Soweit der Beschwerdeführer die Möglichkeiten des Gesetzgebers zur notwendigen Fortschreibung planerischer Entscheidungen grundsätzlich in Frage stellen sollte, kann dem nicht gefolgt werden. Allerdings ist staatliche Planung auf konkrete Erfüllung angelegt und kann daher durch abweichende tatsächliche Entwicklungen eher in Frage gestellt werden, als der abstrakt-generelle Rechtssatz. Es gibt jedoch keine Anhaltspunkte dafür, daß der Gesetzgeber von vornherein nicht in der Lage wäre, flexibel auf tatsächliche Entwicklungen zu reagieren und die einmal getroffene Entscheidung gegebenenfalls zu korrigieren. Das zeigt gerade das vom Beschwerdeführer angegriffene Bundesschienenwegeausbaugesetz. Gemäß § 4 Abs. 1 BSchWAG prüft der Bundesminister für Verkehr nach Ablauf von jeweils fünf Jahren, ob der Bedarfsplan der zwischenzeitlich eingetretenen Wirtschafts- und Verkehrsentwicklung anzupassen ist; auch die Anpassung erfolgt durch Gesetz. Unvorhergesehenem Bedarf, insbesondere aufgrund einer Änderung der Verkehrsstruktur, trägt § 6 BSchWAG Rechnung. Damit hat der Gesetzgeber Voraussetzungen geschaffen, die die bedarfsgerechte Fortschreibung der Planung gewährleisten sollen.

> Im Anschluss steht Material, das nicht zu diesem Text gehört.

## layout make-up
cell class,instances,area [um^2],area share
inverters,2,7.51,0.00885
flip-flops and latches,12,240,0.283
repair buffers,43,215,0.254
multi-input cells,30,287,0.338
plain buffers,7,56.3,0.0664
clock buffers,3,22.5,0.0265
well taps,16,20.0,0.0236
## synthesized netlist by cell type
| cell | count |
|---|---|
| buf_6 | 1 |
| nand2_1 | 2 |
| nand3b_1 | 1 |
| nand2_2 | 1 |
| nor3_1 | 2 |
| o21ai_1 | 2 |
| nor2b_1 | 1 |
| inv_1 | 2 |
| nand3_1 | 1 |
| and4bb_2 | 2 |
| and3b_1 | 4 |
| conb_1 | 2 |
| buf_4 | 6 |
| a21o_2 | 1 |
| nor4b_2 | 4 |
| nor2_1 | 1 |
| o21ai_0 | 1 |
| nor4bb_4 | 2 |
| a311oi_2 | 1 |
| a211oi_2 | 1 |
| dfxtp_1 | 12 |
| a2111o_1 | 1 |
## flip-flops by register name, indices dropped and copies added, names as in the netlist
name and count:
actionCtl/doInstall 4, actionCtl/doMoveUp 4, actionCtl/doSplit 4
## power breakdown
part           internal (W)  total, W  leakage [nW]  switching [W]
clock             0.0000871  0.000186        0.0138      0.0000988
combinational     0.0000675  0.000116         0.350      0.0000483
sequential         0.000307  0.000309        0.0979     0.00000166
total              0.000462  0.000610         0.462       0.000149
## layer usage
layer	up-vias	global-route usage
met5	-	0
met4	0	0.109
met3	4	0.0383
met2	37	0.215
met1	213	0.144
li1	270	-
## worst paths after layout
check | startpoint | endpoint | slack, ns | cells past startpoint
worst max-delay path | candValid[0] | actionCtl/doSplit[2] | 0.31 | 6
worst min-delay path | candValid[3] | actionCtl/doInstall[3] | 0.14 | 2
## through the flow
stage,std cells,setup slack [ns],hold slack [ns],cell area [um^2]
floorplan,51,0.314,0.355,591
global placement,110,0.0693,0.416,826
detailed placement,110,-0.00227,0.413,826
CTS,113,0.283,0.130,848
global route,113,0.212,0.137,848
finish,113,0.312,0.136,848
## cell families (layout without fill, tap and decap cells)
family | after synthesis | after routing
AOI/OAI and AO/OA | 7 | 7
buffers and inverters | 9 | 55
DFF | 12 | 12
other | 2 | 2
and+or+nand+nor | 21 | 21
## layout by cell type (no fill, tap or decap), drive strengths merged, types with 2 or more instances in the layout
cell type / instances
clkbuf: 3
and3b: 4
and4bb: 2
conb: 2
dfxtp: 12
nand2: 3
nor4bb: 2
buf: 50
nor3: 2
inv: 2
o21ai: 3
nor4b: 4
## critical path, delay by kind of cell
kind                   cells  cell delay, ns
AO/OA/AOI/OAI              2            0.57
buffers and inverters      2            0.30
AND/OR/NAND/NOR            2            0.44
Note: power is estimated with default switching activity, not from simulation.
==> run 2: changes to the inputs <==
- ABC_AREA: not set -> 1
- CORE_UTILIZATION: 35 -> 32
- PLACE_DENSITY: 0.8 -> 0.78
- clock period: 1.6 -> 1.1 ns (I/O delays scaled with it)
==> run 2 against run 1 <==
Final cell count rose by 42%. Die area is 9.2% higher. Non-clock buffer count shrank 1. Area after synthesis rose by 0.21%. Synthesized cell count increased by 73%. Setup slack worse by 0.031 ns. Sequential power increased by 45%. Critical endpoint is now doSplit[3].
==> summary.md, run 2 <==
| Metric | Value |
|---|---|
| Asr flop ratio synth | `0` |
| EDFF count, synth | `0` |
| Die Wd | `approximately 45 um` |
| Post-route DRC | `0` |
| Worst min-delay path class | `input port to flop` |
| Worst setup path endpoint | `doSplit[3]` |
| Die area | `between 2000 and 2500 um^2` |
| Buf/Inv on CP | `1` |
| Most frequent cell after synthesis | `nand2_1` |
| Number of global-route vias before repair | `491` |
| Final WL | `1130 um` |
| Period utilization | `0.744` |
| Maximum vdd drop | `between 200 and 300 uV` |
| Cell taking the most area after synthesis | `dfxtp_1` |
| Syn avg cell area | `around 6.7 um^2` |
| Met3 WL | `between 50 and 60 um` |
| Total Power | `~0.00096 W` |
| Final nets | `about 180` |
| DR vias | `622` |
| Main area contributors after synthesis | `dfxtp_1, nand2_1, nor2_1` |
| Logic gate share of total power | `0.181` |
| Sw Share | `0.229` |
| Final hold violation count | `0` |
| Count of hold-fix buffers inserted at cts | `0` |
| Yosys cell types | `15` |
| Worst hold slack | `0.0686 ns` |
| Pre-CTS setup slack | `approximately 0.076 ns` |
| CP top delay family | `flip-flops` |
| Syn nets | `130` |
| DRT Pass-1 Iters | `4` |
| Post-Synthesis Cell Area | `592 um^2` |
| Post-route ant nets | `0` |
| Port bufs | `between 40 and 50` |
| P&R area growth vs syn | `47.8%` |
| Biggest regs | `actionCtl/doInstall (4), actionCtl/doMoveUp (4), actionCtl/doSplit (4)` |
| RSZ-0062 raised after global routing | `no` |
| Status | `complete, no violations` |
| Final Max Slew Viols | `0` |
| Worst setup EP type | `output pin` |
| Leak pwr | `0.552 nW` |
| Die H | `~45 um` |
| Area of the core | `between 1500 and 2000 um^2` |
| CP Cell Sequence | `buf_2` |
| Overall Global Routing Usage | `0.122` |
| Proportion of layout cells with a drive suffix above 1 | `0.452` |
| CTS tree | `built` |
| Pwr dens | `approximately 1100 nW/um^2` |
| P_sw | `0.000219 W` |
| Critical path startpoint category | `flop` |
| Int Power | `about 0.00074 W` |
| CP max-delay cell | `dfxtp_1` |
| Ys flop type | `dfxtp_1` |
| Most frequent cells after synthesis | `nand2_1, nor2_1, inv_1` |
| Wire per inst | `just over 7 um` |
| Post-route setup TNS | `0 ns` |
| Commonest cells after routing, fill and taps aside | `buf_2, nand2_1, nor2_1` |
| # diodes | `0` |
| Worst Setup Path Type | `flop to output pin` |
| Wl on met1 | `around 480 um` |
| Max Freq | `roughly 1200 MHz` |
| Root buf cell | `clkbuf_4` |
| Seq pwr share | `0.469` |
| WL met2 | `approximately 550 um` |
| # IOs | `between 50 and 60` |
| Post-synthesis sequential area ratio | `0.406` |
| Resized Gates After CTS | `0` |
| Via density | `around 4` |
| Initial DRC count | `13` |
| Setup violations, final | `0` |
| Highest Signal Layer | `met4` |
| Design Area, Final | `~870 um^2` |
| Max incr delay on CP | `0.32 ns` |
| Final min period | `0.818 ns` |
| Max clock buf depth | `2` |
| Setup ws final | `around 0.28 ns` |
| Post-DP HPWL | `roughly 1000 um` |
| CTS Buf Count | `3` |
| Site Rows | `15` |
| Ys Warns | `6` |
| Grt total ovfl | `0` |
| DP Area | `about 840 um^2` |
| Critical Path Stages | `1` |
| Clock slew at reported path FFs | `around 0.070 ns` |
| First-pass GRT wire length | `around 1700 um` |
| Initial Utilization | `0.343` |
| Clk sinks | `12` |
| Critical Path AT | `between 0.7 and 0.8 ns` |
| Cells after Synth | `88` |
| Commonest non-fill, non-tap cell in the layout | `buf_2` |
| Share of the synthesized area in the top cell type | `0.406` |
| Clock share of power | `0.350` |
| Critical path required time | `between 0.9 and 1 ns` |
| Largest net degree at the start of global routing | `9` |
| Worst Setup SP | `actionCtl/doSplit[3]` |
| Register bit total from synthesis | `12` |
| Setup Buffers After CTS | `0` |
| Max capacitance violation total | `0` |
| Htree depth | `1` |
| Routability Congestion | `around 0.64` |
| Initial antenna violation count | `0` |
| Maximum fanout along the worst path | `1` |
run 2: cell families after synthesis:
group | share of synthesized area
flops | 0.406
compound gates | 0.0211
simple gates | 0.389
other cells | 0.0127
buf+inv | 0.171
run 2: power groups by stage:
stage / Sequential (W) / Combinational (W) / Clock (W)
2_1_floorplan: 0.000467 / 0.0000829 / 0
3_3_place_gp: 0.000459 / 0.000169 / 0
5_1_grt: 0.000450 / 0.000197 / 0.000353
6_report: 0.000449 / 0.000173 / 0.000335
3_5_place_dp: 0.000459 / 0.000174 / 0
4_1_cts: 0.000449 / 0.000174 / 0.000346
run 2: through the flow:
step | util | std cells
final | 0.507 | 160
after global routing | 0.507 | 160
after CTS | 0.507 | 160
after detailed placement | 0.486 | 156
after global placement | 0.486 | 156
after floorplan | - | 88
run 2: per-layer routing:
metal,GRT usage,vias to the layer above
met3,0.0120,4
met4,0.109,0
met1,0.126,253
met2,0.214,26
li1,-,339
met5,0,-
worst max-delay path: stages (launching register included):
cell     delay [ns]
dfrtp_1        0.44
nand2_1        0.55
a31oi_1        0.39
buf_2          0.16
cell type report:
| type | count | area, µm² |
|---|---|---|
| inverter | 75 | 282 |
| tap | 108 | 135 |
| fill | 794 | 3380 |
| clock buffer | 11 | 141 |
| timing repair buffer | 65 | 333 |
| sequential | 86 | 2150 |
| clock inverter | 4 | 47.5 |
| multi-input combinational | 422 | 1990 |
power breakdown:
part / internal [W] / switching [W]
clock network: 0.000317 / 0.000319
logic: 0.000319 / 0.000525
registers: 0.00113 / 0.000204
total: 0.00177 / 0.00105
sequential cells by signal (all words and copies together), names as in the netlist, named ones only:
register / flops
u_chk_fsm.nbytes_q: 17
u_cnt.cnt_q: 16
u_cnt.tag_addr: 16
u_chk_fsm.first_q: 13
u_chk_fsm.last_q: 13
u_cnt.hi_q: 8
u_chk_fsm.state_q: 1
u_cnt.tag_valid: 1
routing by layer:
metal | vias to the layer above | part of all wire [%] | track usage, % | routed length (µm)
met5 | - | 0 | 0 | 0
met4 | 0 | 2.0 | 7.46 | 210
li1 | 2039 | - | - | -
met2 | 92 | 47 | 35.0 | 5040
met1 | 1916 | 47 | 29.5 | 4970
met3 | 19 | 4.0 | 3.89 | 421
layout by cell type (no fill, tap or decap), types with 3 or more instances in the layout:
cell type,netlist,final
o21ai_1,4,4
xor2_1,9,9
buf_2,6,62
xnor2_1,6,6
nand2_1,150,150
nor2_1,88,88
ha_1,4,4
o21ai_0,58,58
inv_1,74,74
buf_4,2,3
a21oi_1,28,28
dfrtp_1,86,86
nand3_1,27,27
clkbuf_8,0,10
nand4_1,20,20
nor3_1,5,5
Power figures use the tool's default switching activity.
<file path="src/rtl/sramPkg.sv">
package sramPkg;
  typedef enum logic [2:0] {
    MODE_SLEEP,
    MODE_DESEL,
    MODE_READ,
    MODE_STBY,
    MODE_WRITE
  } sramMode_e;

  typedef struct packed {
    logic capture;
    logic commit;
    logic drive;
  } sramStrobe_t;
endpackage

</file>
<file path="src/rtl/sramCtrl.sv">
module sramCtrl
  import sramPkg::*;
(
  input  logic        clk,
  input  logic        rstN,
  input  logic        sleepN,
  input  logic        csN,
  input  logic        weN,
  input  logic        oeN,
  output sramStrobe_t strobe
);
  logic slpQ, csQ, weQ, oeQ;
  logic winOpen, winPrev;
  sramMode_e mode;

  always_ff @(posedge clk or negedge rstN) begin
    if (!rstN) begin
      slpQ    <= 1'b1;
      csQ     <= 1'b1;
      weQ     <= 1'b1;
      oeQ     <= 1'b1;
      winPrev <= 1'b0;
    end else begin
      slpQ    <= sleepN;
      csQ     <= csN;
      weQ     <= weN;
      oeQ     <= oeN;
      winPrev <= winOpen;
    end
  end

  // Sleep outranks select, select outranks write, write outranks output enable.
  always_comb begin
    if (!slpQ)     mode = MODE_SLEEP;
    else if (csQ)  mode = MODE_DESEL;
    else if (!weQ) mode = MODE_WRITE;
    else if (oeQ)  mode = MODE_STBY;
    else           mode = MODE_READ;
  end

  assign winOpen        = (mode == MODE_WRITE);
  assign strobe.capture = winOpen;
  assign strobe.commit  = winPrev && !winOpen;
  assign strobe.drive   = (mode == MODE_READ);

  p_sleep_quiet_r1: assert property (@(posedge clk) disable iff (!rstN)
    !sleepN |=> !strobe.drive);
  p_desel_quiet_r2: assert property (@(posedge clk) disable iff (!rstN)
    (sleepN && csN) |=> !strobe.drive);
  p_read_drives_r3: assert property (@(posedge clk) disable iff (!rstN)
    (sleepN && !csN && weN && !oeN) |=> strobe.drive);
  p_standby_quiet_r4: assert property (@(posedge clk) disable iff (!rstN)
    (sleepN && !csN && weN && oeN) |=> !strobe.drive);
  p_write_quiet_r5: assert property (@(posedge clk) disable iff (!rstN)
    (sleepN && !csN && !weN) |=> !strobe.drive);
  p_close_commits_r6: assert property (@(posedge clk) disable iff (!rstN)
    (sleepN && !csN && !weN) |=> ##1 (strobe.capture || strobe.commit));
endmodule

</file>
<file path="src/rtl/sramData.sv">
module sramData
  import sramPkg::*;
#(
  parameter int ADDR_W = 8,
  parameter int DATA_W = 8
) (
  input  logic              clk,
  input  logic              rstN,
  input  sramStrobe_t       strobe,
  input  logic [ADDR_W-1:0] addr,
  input  logic [DATA_W-1:0] dataIn,
  input  logic              hostDrives,
  output logic [DATA_W-1:0] dataOut,
  output logic              driveEn
);
  localparam int DEPTH = 1 << ADDR_W;

  logic [DATA_W-1:0] memArr [DEPTH];
  logic [ADDR_W-1:0] addrQ, pendAddr;
  logic [DATA_W-1:0] dinQ, pendData, readByte;

  always_ff @(posedge clk or negedge rstN) begin
    if (!rstN) begin
      addrQ    <= '0;
      dinQ     <= '0;
      pendAddr <= '0;
      pendData <= '0;
    end else begin
      addrQ <= addr;
      dinQ  <= dataIn;
      if (strobe.capture) begin
        pendAddr <= addrQ;
        pendData <= dinQ;
      end
    end
  end

  always_ff @(posedge clk) begin
    if (strobe.commit) memArr[pendAddr] <= pendData;
  end

  // Forward the byte being committed so a read in the same cycle sees it.
  assign readByte = (strobe.commit && (pendAddr == addrQ)) ? pendData : memArr[addrQ];
  assign dataOut  = strobe.drive ? readByte : '0;
  assign driveEn  = strobe.drive;

  p_no_contention_r9: assert property (@(posedge clk) disable iff (!rstN)
    !(driveEn && hostDrives));
  p_idle_zero_r3: assert property (@(posedge clk) disable iff (!rstN)
    !driveEn |-> (dataOut == '0));
endmodule

</file>
<file path="src/rtl/sramSleepModel.sv">
module sramSleepModel
  import sramPkg::*;
#(
  parameter int ADDR_W = 8,
  parameter int DATA_W = 8
) (
  input  logic              clk,
  input  logic              rstN,
  input  logic              sleepN,
  input  logic              csN,
  input  logic              weN,
  input  logic              oeN,
  input  logic [ADDR_W-1:0] addr,
  input  logic [DATA_W-1:0] dataIn,
  input  logic              hostDrives,
  output logic [DATA_W-1:0] dataOut,
  output logic              driveEn
);
  sramStrobe_t strobe;

  sramCtrl uCtrl (
    .clk    (clk),
    .rstN   (rstN),
    .sleepN (sleepN),
    .csN    (csN),
    .weN    (weN),
    .oeN    (oeN),
    .strobe (strobe)
  );

  sramData #(.ADDR_W(ADDR_W), .DATA_W(DATA_W)) uData (
    .clk        (clk),
    .rstN       (rstN),
    .strobe     (strobe),
    .addr       (addr),
    .dataIn     (dataIn),
    .hostDrives (hostDrives),
    .dataOut    (dataOut),
    .driveEn    (driveEn)
  );
endmodule

</file>
<file path="config.mk">
export PLATFORM = sky130hd
export DESIGN_NAME = e1_frame_aligner
export DESIGN_NICKNAME = d
export VERILOG_FILES = /design/src/rtl/e1fa_pkg.sv /design/src/rtl/e1fa_errcount.sv /design/src/rtl/e1fa_datapath.sv /design/src/rtl/e1fa_control.sv /design/src/rtl/e1_frame_aligner.sv
export SDC_FILE = /design/constraint.sdc
export NUM_CORES = 1
export LEC_CHECK = 0
export BUFFER_PORTS_ARGS = -buffer_cell sky130_fd_sc_hd__buf_2
export CORE_MARGIN = 2
export CORE_UTILIZATION = 53
export DETAILED_ROUTE_END_ITERATION = 16
export PLACE_DENSITY = 0.72
export SLEW_MARGIN = 10
export SYNTH_ARGS = -nofsm -noshare
export SYNTH_HDL_FRONTEND = slang
export SYNTH_SLANG_ARGS = --single-unit
</file>
<file path="constraint.sdc">
create_clock -name clk -period 2 [get_ports clk]
set_input_delay 0.1 -clock clk [delete_from_list [all_inputs] [get_ports clk]]
set_output_delay 0.1 -clock clk [all_outputs]
set_load 0.03 [all_outputs]
</file>
<file path="src/rtl/e1fa_pkg.sv">
`timescale 1ns/1ps
package e1fa_pkg;

  typedef enum logic [1:0] {
    ST_SEARCH   = 2'd0,
    ST_CONF_NFAS = 2'd1,
    ST_CONF_FAS = 2'd2,
    ST_SYNC     = 2'd3
  } e1fa_state_e;

  // control -> datapath strobes
  typedef struct packed {
    logic alignLoad;  // candidate found: the bit just taken is bit 8 of TS0
    logic inSync;
  } e1fa_ctrl_t;

  // datapath -> control status
  typedef struct packed {
    logic bitTaken;
    logic checkPoint; // bit being taken is bit 8 of TS0 at current alignment
    logic fasMatch;   // window ending with this bit equals the alignment word
    logic bit2One;    // bit 2 of TS0 in the window is 1
    logic curFas;     // frame of the bit being taken carries the alignment word
  } e1fa_stat_t;

endpackage

</file>
<file path="src/rtl/e1fa_errcount.sv">
`timescale 1ns/1ps
module e1fa_errcount #(
  parameter int LIMIT = 3,
  localparam int CNT_W = $clog2(LIMIT + 1)
) (
  input  logic             clk,
  input  logic             rstN,
  input  logic             clear,
  input  logic             evalGood,
  input  logic             evalBad,
  output logic [CNT_W-1:0] cnt,
  output logic             limitHit
);

  always_comb limitHit = evalBad && (cnt == CNT_W'(LIMIT - 1));

  always_ff @(posedge clk or negedge rstN) begin
    if (!rstN) begin
      cnt <= '0;
    end else if (clear || evalGood || limitHit) begin
      cnt <= '0;
    end else if (evalBad) begin
      cnt <= cnt + 1'b1;
    end
  end

endmodule

</file>
<file path="src/rtl/e1fa_datapath.sv">
`timescale 1ns/1ps
module e1fa_datapath
  import e1fa_pkg::*;
#(
  parameter int SLOT_BITS = 8,
  parameter int NUM_SLOTS = 32,
  parameter logic [SLOT_BITS-2:0] FAS_WORD = 7'b0011011,
  localparam int FRAME_BITS = SLOT_BITS * NUM_SLOTS,
  localparam int POS_W = $clog2(FRAME_BITS),
  localparam int FAS_LEN = SLOT_BITS - 1,
  localparam int CHECK_POS = SLOT_BITS - 1
) (
  input  logic       clk,
  input  logic       rstN,
  input  logic       bitEn,
  input  logic       rxBit,
  input  e1fa_ctrl_t ctrl,
  output e1fa_stat_t stat,
  output logic       frameStart
);

  logic [FAS_LEN-2:0] shReg;
  logic [FAS_LEN-1:0] window;
  logic [POS_W-1:0]   pos;
  logic               curFas;
  logic               posWrap;

  always_comb begin
    window          = {shReg, rxBit};
    posWrap         = (pos == POS_W'(FRAME_BITS - 1));
    stat.bitTaken   = bitEn;
    stat.checkPoint = bitEn && (pos == POS_W'(CHECK_POS - 1));
    stat.fasMatch   = (window == FAS_WORD);
    stat.bit2One    = window[FAS_LEN-1];
    stat.curFas     = curFas;
  end

  always_ff @(posedge clk or negedge rstN) begin
    if (!rstN) begin
      shReg <= '1;
    end else if (bitEn) begin
      shReg <= {shReg[FAS_LEN-3:0], rxBit};
    end
  end

  always_ff @(posedge clk or negedge rstN) begin
    if (!rstN) begin
      pos    <= '0;
      curFas <= 1'b0;
    end else if (bitEn) begin
      if (ctrl.alignLoad) begin
        pos    <= POS_W'(CHECK_POS);
        curFas <= 1'b1;
      end else if (posWrap) begin
        pos    <= '0;
        curFas <= ~curFas;
      end else begin
        pos <= pos + 1'b1;
      end
    end
  end

  always_ff @(posedge clk or negedge rstN) begin
    if (!rstN) begin
      frameStart <= 1'b0;
    end else begin
      frameStart <= bitEn && posWrap && ctrl.inSync;
    end
  end

endmodule

</file>
<file path="src/rtl/e1fa_control.sv">
`timescale 1ns/1ps
module e1fa_control
  import e1fa_pkg::*;
#(
  parameter int ERR_LIMIT = 3,
  localparam int CNT_W = $clog2(ERR_LIMIT + 1)
) (
  input  logic             clk,
  input  logic             rstN,
  input  logic             altMode,
  input  e1fa_stat_t       stat,
  output e1fa_ctrl_t       ctrl,
  output logic [CNT_W-1:0] fasErrCnt,
  output logic [CNT_W-1:0] nfasErrCnt
);

  e1fa_state_e state, stateNext;
  logic syncCheck, fasEval, nfasEval;
  logic fasGood, fasBad, nfasGood, nfasBad;
  logic fasClear, nfasClear, fasHit, nfasHit;

  always_comb begin
    syncCheck = (state == ST_SYNC) && stat.checkPoint;
    fasEval   = syncCheck && stat.curFas;
    nfasEval  = syncCheck && !stat.curFas && altMode;
    fasGood   = fasEval && stat.fasMatch;
    fasBad    = fasEval && !stat.fasMatch;
    nfasGood  = nfasEval && stat.bit2One;
    nfasBad   = nfasEval && !stat.bit2One;
    fasClear  = (state != ST_SYNC);
    nfasClear = (state != ST_SYNC) || (syncCheck && !stat.curFas && !altMode);
  end

  e1fa_errcount #(.LIMIT(ERR_LIMIT)) u_fasCnt (
    .clk(clk), .rstN(rstN), .clear(fasClear),
    .evalGood(fasGood), .evalBad(fasBad),
    .cnt(fasErrCnt), .limitHit(fasHit)
  );

  e1fa_errcount #(.LIMIT(ERR_LIMIT)) u_nfasCnt (
    .clk(clk), .rstN(rstN), .clear(nfasClear),
    .evalGood(nfasGood), .evalBad(nfasBad),
    .cnt(nfasErrCnt), .limitHit(nfasHit)
  );

  always_comb begin
    stateNext      = state;
    ctrl.alignLoad = 1'b0;
    unique case (state)
      ST_SEARCH: begin
        if (stat.bitTaken && stat.fasMatch) begin
          ctrl.alignLoad = 1'b1;
          stateNext      = ST_CONF_NFAS;
        end
      end
      ST_CONF_NFAS: begin
        if (stat.checkPoint) stateNext = stat.bit2One ? ST_CONF_FAS : ST_SEARCH;
      end
      ST_CONF_FAS: begin
        if (stat.checkPoint) stateNext = stat.fasMatch ? ST_SYNC : ST_SEARCH;
      end
      ST_SYNC: begin
        if (fasHit || nfasHit) stateNext = ST_SEARCH;
      end
      default: stateNext = ST_SEARCH;
    endcase
    ctrl.inSync = (state == ST_SYNC);
  end

  always_ff @(posedge clk or negedge rstN) begin
    if (!rstN) state <= ST_SEARCH;
    else       state <= stateNext;
  end

endmodule

</file>
<file path="src/rtl/e1_frame_aligner.sv">
`timescale 1ns/1ps
module e1_frame_aligner
  import e1fa_pkg::*;
#(
  parameter int SLOT_BITS = 8,
  parameter int NUM_SLOTS = 32,
  parameter int ERR_LIMIT = 3,
  parameter logic [SLOT_BITS-2:0] FAS_WORD = 7'b0011011
) (
  input  logic clk,
  input  logic rstN,
  input  logic bitEn,
  input  logic rxBit,
  input  logic altMode,
  output logic inSync,
  output logic lossOfSync,
  output logic frameStart,
  output logic fasFrame
);

  localparam int CNT_W = $clog2(ERR_LIMIT + 1);

  e1fa_ctrl_t       ctrl;
  e1fa_stat_t       stat;
  logic [CNT_W-1:0] fasErrCnt;
  logic [CNT_W-1:0] nfasErrCnt;

  e1fa_datapath #(
    .SLOT_BITS(SLOT_BITS), .NUM_SLOTS(NUM_SLOTS), .FAS_WORD(FAS_WORD)
  ) u_datapath (
    .clk(clk), .rstN(rstN), .bitEn(bitEn), .rxBit(rxBit),
    .ctrl(ctrl), .stat(stat), .frameStart(frameStart)
  );

  e1fa_control #(.ERR_LIMIT(ERR_LIMIT)) u_control (
    .clk(clk), .rstN(rstN), .altMode(altMode), .stat(stat),
    .ctrl(ctrl), .fasErrCnt(fasErrCnt), .nfasErrCnt(nfasErrCnt)
  );

  always_comb begin
    inSync     = ctrl.inSync;
    lossOfSync = ~ctrl.inSync;
    fasFrame   = ctrl.inSync & stat.curFas;
  end

endmodule

</file>
==> qor.csv <==
metric;value;unit
outcome;complete, no violations;
Async SR Flop Fraction;100;%
I/O pin cnt;9;
Pwr per Cell Area;1040;mW/mm^2
CP Capture Type;flop;
CP Launch Type;flop;
CTS max path bufs;2;
Hold Crit Class;in -> reg;
Syn Std Cell Area;0.00114;sq mm
R2R Path End;u_control.u_nfasCnt.cnt[0];
WS Path Type;reg -> reg;
Final Max Slew Viols;0;
num rows;16;
H-tree depth;1;
min Tclk post-route;1800;ps
final setup TNS;0;ps
Sink Count;22;
final antenna diode count;0;
Clock Skew;7.03;ps
final core utilization;63.4;%
# nets final;129;
first-pass GRT wire length;3520;um
Pre-antenna DRT Iters;4;
via/cell ratio;5.73;
Final Wtd Congestion;0.832;
clk_lat worst skew;310;ps
Area Overhead vs Synth;11.7;%
vias in the first global route;762;
EDFF count, synth;0;
Syn Nets;116;
worst r2r src;u_datapath.pos[0];
DRT antenna net count;0;
yosys warns;0;
PortBufs;8;
Die Ht;50.3;um
worst-margin pin slew;465;ps
layout cells sized above 1;27.7;%
Critical path origin;u_datapath.pos[0];
fin crit share;89.9;%
Core Footprint;0.00200;sq mm
antenna violations before repair;0;
post-DR wirelength/cell;13.5;um
Critical Path Fanout Max;10;
Setup crit end;u_control.u_nfasCnt.cnt[0];
most frequent cells in the layout;dfrtp_1, nand2_1, nor2_1, o21ai_0, buf_2;
Post-Syn Area per Cell;10.6;sq um
CTS tree;done;
Synth Flop Type;dfrtp_1;
Worst VDD drop;0.728;mV
leakage power;0.545;nW
#FFs+latches synth;22;
Synth Instances;107;
count of final setup violators;0;
initial core utilization;56.8;%
total routed wirelength;1970;um
FF-to-FF setup slack;200;ps
CTS Buf Count;3;
Worst-path clk slew;130;ps
global route overflow;0;
Tot GR Track Use;18.5;%
Hold Fails Final Rpt;0;
Vias;836;
Die X;50.3;um
Fmax;556;MHz
worst path arrival time;2030;ps
register area share after synthesis;49.1;%
maxcap violations;0;
die area;0.00253;sq mm
Slew Limit Headroom;69.0;%
RSZ-0062 raised after global routing;no;
setup bufs post-CTS;0;
Initial DRC Count;17;
drt drc;0;
most common cell after layout, fill and taps aside;dfrtp_1;
Critical Path RT;2230;ps
largest net degree at the start of global routing;23;
CTS root buf;clkbuf_4;
Yosys cell types;39;
post-detail-place hpwl;1440;um
Resized Gates After CTS;0;
worst hold path cell count;2;
Worst R2R Path Depth;6;
[cells by family after synthesis]
kind of cell               count (synthesis)  share of synthesized area (%)
muxes                                      6                           5.95
and+or+nand+nor                           46                           25.1
buffers and inverters                      6                           1.98
AOI/OAI and AO/OA                         18                           9.58
adders and majority gates                  4                           4.41
xor gates and xnor gates                   5                           3.86
DFF                                       22                           49.1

bb) Die Rüge, der Planfeststellungsbeschluß und damit auch die Entscheidung des Bayerischen Verwaltungsgerichtshofs verstießen gegen Art. 14 Abs. 3 GG, weil die private Vorfinanzierung des Projektes mit Art. 110 Abs. 1 GG und Art. 115 Abs. 1 GG unvereinbar sei, geht fehl. Es ist weder dargelegt noch ersichtlich, daß die Art der Finanzierung Gegenstand des Planfeststellungsbeschlusses ist.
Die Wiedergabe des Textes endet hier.